(Requirement): Every line of the entries below that carries the string "stage" should be copied.
▼
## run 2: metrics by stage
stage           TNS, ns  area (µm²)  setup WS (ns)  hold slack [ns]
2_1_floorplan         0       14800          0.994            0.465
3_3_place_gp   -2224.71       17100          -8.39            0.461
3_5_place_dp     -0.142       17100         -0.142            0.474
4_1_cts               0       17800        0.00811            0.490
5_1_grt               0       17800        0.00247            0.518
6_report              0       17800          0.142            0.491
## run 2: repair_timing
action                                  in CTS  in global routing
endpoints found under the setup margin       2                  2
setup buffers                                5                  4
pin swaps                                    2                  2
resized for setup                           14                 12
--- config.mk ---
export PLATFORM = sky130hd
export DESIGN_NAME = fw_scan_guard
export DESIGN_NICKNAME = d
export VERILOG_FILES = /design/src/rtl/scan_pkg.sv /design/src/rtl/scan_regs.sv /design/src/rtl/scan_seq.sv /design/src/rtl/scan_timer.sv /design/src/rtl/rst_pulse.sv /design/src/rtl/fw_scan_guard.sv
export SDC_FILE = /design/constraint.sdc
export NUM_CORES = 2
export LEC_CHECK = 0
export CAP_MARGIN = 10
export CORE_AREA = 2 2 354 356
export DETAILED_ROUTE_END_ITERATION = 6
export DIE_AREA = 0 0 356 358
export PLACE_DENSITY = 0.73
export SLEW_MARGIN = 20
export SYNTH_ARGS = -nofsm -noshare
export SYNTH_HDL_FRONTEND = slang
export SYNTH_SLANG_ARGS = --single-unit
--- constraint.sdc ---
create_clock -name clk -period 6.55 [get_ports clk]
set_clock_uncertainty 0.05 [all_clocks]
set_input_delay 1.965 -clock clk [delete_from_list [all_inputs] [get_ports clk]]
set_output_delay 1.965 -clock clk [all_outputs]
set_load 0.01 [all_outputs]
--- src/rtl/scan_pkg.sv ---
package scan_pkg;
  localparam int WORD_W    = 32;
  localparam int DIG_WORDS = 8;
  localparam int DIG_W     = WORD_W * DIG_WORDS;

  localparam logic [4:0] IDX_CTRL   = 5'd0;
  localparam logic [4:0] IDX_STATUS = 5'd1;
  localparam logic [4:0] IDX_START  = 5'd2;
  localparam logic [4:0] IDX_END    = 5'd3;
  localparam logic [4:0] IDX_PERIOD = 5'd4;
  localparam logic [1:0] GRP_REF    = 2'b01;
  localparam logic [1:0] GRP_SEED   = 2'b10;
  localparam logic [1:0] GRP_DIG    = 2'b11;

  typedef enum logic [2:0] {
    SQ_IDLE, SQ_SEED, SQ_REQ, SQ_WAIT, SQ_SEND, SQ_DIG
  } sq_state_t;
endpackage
▲
(Written solution):
## run 2: metrics by stage
stage           TNS, ns  area (µm²)  setup WS (ns)  hold slack [ns]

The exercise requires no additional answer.